◆ What is needed
Search the entries below for the word "select" and copy each line that has it.

◆ Supplied entries
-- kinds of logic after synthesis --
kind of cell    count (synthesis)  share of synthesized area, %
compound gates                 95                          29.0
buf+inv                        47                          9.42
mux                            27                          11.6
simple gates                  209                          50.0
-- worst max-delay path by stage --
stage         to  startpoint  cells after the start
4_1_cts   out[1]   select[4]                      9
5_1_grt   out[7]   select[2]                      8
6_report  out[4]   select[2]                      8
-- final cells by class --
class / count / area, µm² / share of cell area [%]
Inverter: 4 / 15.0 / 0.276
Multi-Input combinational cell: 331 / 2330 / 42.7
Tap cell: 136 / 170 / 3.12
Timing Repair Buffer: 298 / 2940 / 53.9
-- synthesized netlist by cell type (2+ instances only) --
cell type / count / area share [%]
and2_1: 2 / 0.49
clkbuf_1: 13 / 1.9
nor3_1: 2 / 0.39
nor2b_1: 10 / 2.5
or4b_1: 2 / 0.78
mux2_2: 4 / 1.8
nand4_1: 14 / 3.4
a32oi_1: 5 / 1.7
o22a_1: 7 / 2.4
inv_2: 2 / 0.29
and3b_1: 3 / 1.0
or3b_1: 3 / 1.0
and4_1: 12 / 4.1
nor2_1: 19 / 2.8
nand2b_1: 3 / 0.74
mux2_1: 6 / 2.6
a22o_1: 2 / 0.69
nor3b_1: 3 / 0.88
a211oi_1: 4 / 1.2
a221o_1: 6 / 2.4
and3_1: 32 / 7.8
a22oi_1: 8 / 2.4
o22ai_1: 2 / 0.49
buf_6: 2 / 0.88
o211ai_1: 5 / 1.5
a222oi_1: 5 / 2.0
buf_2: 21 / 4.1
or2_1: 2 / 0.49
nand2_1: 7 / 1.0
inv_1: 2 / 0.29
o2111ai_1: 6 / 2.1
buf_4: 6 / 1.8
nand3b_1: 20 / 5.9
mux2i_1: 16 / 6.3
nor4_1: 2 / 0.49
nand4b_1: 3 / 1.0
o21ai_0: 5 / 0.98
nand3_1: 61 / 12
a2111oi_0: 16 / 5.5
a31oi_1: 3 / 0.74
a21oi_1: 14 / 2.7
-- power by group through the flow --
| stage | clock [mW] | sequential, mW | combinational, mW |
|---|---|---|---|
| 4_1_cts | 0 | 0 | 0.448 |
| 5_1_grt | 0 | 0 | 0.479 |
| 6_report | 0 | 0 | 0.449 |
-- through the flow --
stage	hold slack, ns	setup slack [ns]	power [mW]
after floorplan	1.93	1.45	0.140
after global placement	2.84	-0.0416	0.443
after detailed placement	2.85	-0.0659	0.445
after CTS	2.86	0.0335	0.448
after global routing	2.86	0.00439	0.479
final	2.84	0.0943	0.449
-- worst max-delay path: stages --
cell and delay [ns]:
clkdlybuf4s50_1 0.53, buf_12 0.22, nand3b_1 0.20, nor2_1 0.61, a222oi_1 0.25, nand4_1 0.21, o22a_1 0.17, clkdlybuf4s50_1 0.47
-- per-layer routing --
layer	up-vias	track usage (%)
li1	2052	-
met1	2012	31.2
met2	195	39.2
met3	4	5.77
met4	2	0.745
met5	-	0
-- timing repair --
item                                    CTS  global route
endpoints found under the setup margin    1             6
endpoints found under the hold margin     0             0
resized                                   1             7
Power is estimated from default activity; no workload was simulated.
===== /design/flow/run.sh =====
#!/bin/bash
# OpenROAD 26Q1-2900-gdf79404cd8, Yosys 0.63+post, stock flow scripts
make -C /OpenROAD-flow-scripts/flow DESIGN_CONFIG=/design/flow/config.mk WORK_HOME=/design/flow/orfs finish

===== /design/flow/design.v =====
`timescale 1ns / 1ps
module counter(
    input clk,
    input reset,
    output [3:0]out
    );
    integer count;
    assign out=count;
    always@(posedge clk)
    begin
      if(reset==0)
        count=0;
      else
        count=count+1;
     end
endmodule

===== /design/flow/constraint.sdc =====
current_design counter

set clk_period 1.0
set clk_io_pct 0.2

create_clock -name clk0 -period $clk_period [get_ports {clk}]

set non_clock_inputs [all_inputs -no_clocks]
set_input_delay [expr $clk_period * $clk_io_pct] -clock clk0 $non_clock_inputs
set_output_delay [expr $clk_period * $clk_io_pct] -clock clk0 [all_outputs]

===== /design/flow/config.mk =====
export PLATFORM = sky130hd
export DESIGN_NAME = counter
export DESIGN_NICKNAME = counter
export VERILOG_FILES = /design/flow/design.v
export SDC_FILE = /design/flow/constraint.sdc
export NUM_CORES = 4
export LEC_CHECK = 1
export CORE_AREA = 10 10 70 70
export DIE_AREA = 0 0 80 80
<file path="flow/design.v">
module seq(d_in,d_out,door_open,clk,reset);
	input d_in,clk,reset;
	output d_out, door_open;
	parameter s0=0,s1=1,s2=2,s3=3,s4=4,s5=5,s6=6;
	reg [2:0]state,ns;
	reg d_out;
    assign door_open=d_out;
	always@(posedge clk)
	begin
	if(reset==0) state<=s0;
	else state<=ns;
    end
    always@(d_in,state)
    begin
    	case(state)
    		s0: begin
    			if(d_in==1) begin ns<=s1; end 
    			else begin ns<=s0; end	
    			end 
    		s1: begin
    			if(d_in==0) begin ns<=s2; end 
    			else begin ns<=s1; end	
    			end
    		s2: begin
    			if(d_in==1) begin ns<=s3; end 
    			else begin ns<=s2; end	
    			end 	
    		s3: begin
    			if(d_in==0) begin ns<=s4; end 
    			else begin ns<=s2; end	
    			end 
    		s4: begin
    			if(d_in==1) begin ns<=s5; end 
    			else begin ns<=s3; end	
    			end 	
    		s5: begin
    			if(d_in==0) begin ns<=s6; end 
    			else begin ns<=s4; end	
    			end
    		s6: begin
    			if(d_in==1) begin ns<=s5; end 
    			else begin ns<=s0; end	
    			end 
    		default: ns<=s0;
    	endcase  
    end
    always@(state)
    begin
    	case(state)
    		s0: d_out=0;
    		s1: d_out=0;
    		s3: d_out=0;
    		s4: d_out=0;
    		s5: d_out=0;
    		s6: d_out=1;
    		default: d_out=0;
    	endcase  
    end
endmodule    		
</file>
<file path="flow/run.sh">
#!/bin/bash
# OpenROAD 26Q1-2900-gdf79404cd8, Yosys 0.63+post, stock flow scripts
make -C /OpenROAD-flow-scripts/flow DESIGN_CONFIG=/design/flow/config.mk WORK_HOME=/design/flow/orfs finish
</file>
<file path="flow/config.mk">
export PLATFORM = sky130hd
export DESIGN_NAME = seq
export DESIGN_NICKNAME = seq
export VERILOG_FILES = /design/flow/design.v
export SDC_FILE = /design/flow/constraint.sdc
export NUM_CORES = 4
export LEC_CHECK = 1
export CORE_AREA = 10 10 70 70
export DIE_AREA = 0 0 80 80
</file>
<file path="flow/constraint.sdc">
current_design seq

set clk_period 1.0
set clk_io_pct 0.2

create_clock -name clk0 -period $clk_period [get_ports {clk}]

set non_clock_inputs [all_inputs -no_clocks]
set_input_delay [expr $clk_period * $clk_io_pct] -clock clk0 $non_clock_inputs
set_output_delay [expr $clk_period * $clk_io_pct] -clock clk0 [all_outputs]
</file>
==> run summary <==
First-iteration detailed-routing DRC count - 26
Worst path depth - 1
Core Region - 3416 um2
Number of cells in Yosys stat - 23
Largest register FFs - 7
Die ar. - 6400 um2
Critical-path cell with the highest stage delay - dfxtp_2
Clk_skew - 0.8069 ps
Final setup viols - 0
Max stage delay on crit path - 330 ps
Slew HR - 81.32%
Largest regs - state x7
Final-report max-slew violation count - 0
CP Cell Sequence - clkdlybuf4s15_1
Setup CP Type - flop to output port
Antenna Diode Count - 0
Tool warnings - 25
Yosys warns - 1
DRT Pass-1 Iters - 2
Syn Std Cell Area - 245.2 um2
Min-delay worst type - primary input to flop
Dpl cells - 72
Crit path max-delay family - flip-flops
TritonCTS clock tree - done
Largest net degree at the start of global routing - 8
Grt ovf - 0
Ys flops - 7
Max Cap Viol - 0
Total CTS buffers - 3
Arrival time worst endpoint - 740 ps
Share of layout cells above drive strength 1 - 23.33%
Buffer depth of the longest clock path - 2
CTS root buf - clkbuf_4
Yosys stat area - 245.2 um2
DRT antenna net count - 0
First-pass GRT wire length - 814 um
Min Tclk post-route - 942.1 ps
H-Tree Depth - 1
Hold Violations, Final - 0
DR vias/cell - 2.329
Final Util - 10.44%
Vias post-DR - 177
Slew @ Worst Pin - 279.7 ps
Clock latency (worst-skew pair) - 250 ps
Mapped Avg Cell Area - 10.66 um2
Non-filler instance count after layout - 76
Initial antenna violation count - 0
Final worst slack - 57.90 ps
Drt drc - 0
Placed cell area - 331.6 um2
Worst VDD drop - 0.2462 mV
Final Cycle Share - 94.21%
Status - finished, final reports clean
Leakage power - 0.1456 nW
Crit path DRT - 800 ps
CP bufs+invs - 1
Worst Path Max Fanout - 3
Clock Pin Slew Worst Setup and Hold Paths - 50 ps
Worst r2r path cells - 1
Die Width - 80 um
DRT Wirelength - 460 um
Routability-driven placement congestion ratio - 0.6414
Unique cell types - 11
RSZ-0062 raised after global routing - no
Routed len/inst - 6.053 um
Startpoint type of the worst setup path - flop
Min-Delay Path Depth - 2
Biggest register - state
Max Freq - 1061 MHz
CP endpoint kind - output port
TritonCTS Sinks - 7
Io pins - 5
Gr usage total - 1.624%
Floorplan core density - 7.179%
DP Worst Slack - -262.5 ps
Die height - 80 um
Port bufs - 4
Vias in the first global route - 181
Area Overhead vs Synth - 45.41%
Design area - 356.6 um2
PwrDens - 1604 nW/um2
Seq/Total Area, Yosys - 57.14%
Row count - 21
Mapped Cells - 23
[path summary, 6_finish.rpt]
path | from | endpoint | slack (ps)
worst min-delay path | d_in | state[0] | 360
worst max-delay path | state[3] | d_out | 60
worst max register to register | state[4] | state[2] | 260
worst min register to register | state[4] | state[4] | 480
[what timing repair did]
action,in CTS,in global routing
setup endpoints to repair,2,4
resized,7,1
hold buffers,0,0
buffers inserted,1,0
[kinds of logic (layout without fill, tap and decap cells)]
| logic type | count (synthesis) | after routing | synth area share, % |
|---|---|---|---|
| compound gates | 2 | 2 | 6.121 |
| buf+inv | 2 | 9 | 7.654 |
| flops | 7 | 7 | 57.14 |
| mux | 2 | 2 | 8.164 |
| simple gates | 10 | 10 | 20.92 |
[Yosys cell counts (all sizes together)]
master	number	area [um2]
and3b	1	10.01
buf	2	18.77
dfxtp	7	140.1
mux2i	2	20.02
nand2	1	3.750
nand2b	1	6.260
nor2	5	18.77
nor2b	2	12.51
o21ai	1	5.000
o311a	1	10.01
[where the power goes]
part | total, W | switching [W] | internal, W | leakage (nW)
sequential | 0.000294 | 0.00000489 | 0.000289 | 0.0578
clock | 0.000248 | 0.0000967 | 0.000152 | 0.0150
combinational | 0.0000295 | 0.0000127 | 0.0000167 | 0.0729
total | 0.000572 | 0.000114 | 0.000458 | 0.146
[area by class of cell]
class	count	area (um2)
sequential	7	141.4
clock buffer	4	26.28
tap	46	57.56
fill	399	3059
multi-input combinational	14	86.33
timing repair buffer	5	45.04
[through the flow]
stage                     TNS [ps]  total power, W  hold slack, ps
after floorplan                  0       0.0003199           280.0
after global routing             0       0.0006080           390.4
after global placement      -944.3       0.0003282           458.4
final                            0       0.0005720           357.7
after CTS                        0       0.0005874           476.7
after detailed placement     -1192       0.0003299           467.6
[placed cells by master (no fill, tap or decap)]
cell type / synthesis / layout
dfxtp_2: 0 / 1
o21ai_1: 1 / 1
clkbuf_4: 0 / 3
mux2i_1: 2 / 2
nand2_1: 1 / 1
and3b_2: 1 / 1
nor2_1: 5 / 5
clkdlybuf4s15_1: 0 / 1
buf_4: 1 / 1
dfxtp_1: 7 / 6
buf_2: 0 / 1
clkbuf_1: 0 / 1
dlymetal6s2s_1: 0 / 1
nand2b_1: 1 / 1
nor2b_1: 2 / 2
clkdlybuf4s50_1: 0 / 1
o311a_1: 1 / 1
[per-layer routing]
metal  vias to the layer above  part of all wire (%)  track usage [%]
met2                         6                    37            1.926
met5                         -                     0                0
met4                         0                   6.7            1.056
met1                        79                    42            1.804
li1                         88                     -                -
met3                         4                    15            1.477
Power and IR drop assume default switching activity.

◆ Task output
4_1_cts   out[1]   select[4]                      9
5_1_grt   out[7]   select[2]                      8
6_report  out[4]   select[2]                      8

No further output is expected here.